Тогда я не совсем понимала, чем именно мы занимаемся, откровенничая подобным образом друг с другом. Мне было невдомек, что так мы исследовали взаимодействие между памятью и нашими собственными травмами. Но так как источники этих травм всегда находились там, где мы работаем, и мы постоянно к ним возвращались, то мы были вынуждены найти другой способ воздавать честь нашим утратам. Хотя именно в палатах наших пациентов эти травмы и наносились, они не могли взять на себя роль священного места, так как их приходилось повторно использовать по их первоначальному предназначению. Это даже любопытно: когда мы переключались на других наших пациентов, на другие процедуры, то тем самым стирали воспоминания о том, что было для нас свято.
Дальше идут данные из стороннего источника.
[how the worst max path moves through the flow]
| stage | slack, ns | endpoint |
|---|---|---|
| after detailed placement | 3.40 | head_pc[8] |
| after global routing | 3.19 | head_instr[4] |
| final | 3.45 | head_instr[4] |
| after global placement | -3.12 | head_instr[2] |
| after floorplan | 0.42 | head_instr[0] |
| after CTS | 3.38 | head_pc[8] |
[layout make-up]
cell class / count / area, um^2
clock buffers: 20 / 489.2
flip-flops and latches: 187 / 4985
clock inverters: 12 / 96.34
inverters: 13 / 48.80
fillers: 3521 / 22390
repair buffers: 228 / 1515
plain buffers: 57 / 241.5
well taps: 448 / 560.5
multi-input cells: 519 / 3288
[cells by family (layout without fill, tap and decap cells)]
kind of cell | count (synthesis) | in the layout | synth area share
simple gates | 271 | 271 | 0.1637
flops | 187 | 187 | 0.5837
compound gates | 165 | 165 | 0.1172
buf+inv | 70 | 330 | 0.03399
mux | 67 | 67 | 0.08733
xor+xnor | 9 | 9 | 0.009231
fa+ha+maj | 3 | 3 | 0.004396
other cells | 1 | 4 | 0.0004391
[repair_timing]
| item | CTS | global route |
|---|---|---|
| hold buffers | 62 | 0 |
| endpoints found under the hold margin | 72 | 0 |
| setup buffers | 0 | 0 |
<file path="config.mk">
export PLATFORM = sky130hd
export DESIGN_NAME = a2d_arbiter
export DESIGN_NICKNAME = d
export VERILOG_FILES = /design/src/rtl/a2d_arbiter.sv
export SDC_FILE = /design/constraint.sdc
export NUM_CORES = 1
export LEC_CHECK = 0
export BUFFER_PORTS_ARGS = -buffer_cell sky130_fd_sc_hd__buf_4
export CAP_MARGIN = 20
export CELL_PAD_IN_SITES_DETAIL_PLACEMENT = 0
export CELL_PAD_IN_SITES_GLOBAL_PLACEMENT = 1
export CORE_MARGIN = 8
export CORE_UTILIZATION = 37
export CTS_BUF_LIST = sky130_fd_sc_hd__clkbuf_16
export DETAILED_ROUTE_END_ITERATION = 7
export HOLD_SLACK_MARGIN = 0.1
export PLACE_DENSITY_LB_ADDON = 0.1
export SETUP_SLACK_MARGIN = 0.2
export SLEW_MARGIN = 0
export SYNTH_ARGS = -nofsm -noshare
export SYNTH_HDL_FRONTEND = slang
export SYNTH_SLANG_ARGS = --single-unit
</file>
<file path="constraint.sdc">
create_clock -name clk -period 4.2 [get_ports clk]
set_input_delay 0 -clock clk [delete_from_list [all_inputs] [get_ports clk]]
set_output_delay 0 -clock clk [all_outputs]
set_load 0.02 [all_outputs]
</file>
Когда люди кого-то теряют, то из памяти обычно стираются те трагедии, которые вызывают стыд. Осознавали ли мы, что стирали из памяти наши утраты? Потому ли мы впитывали их в самих себя, что не имели возможности как-то иначе их отметить? Из-за отсутствия места, где бы мы могли воздавать им дань памяти, мы все как один принимали их как свои собственные. Мы хранили их в своих сундуках, в своих внутренностях, в своих ладонях.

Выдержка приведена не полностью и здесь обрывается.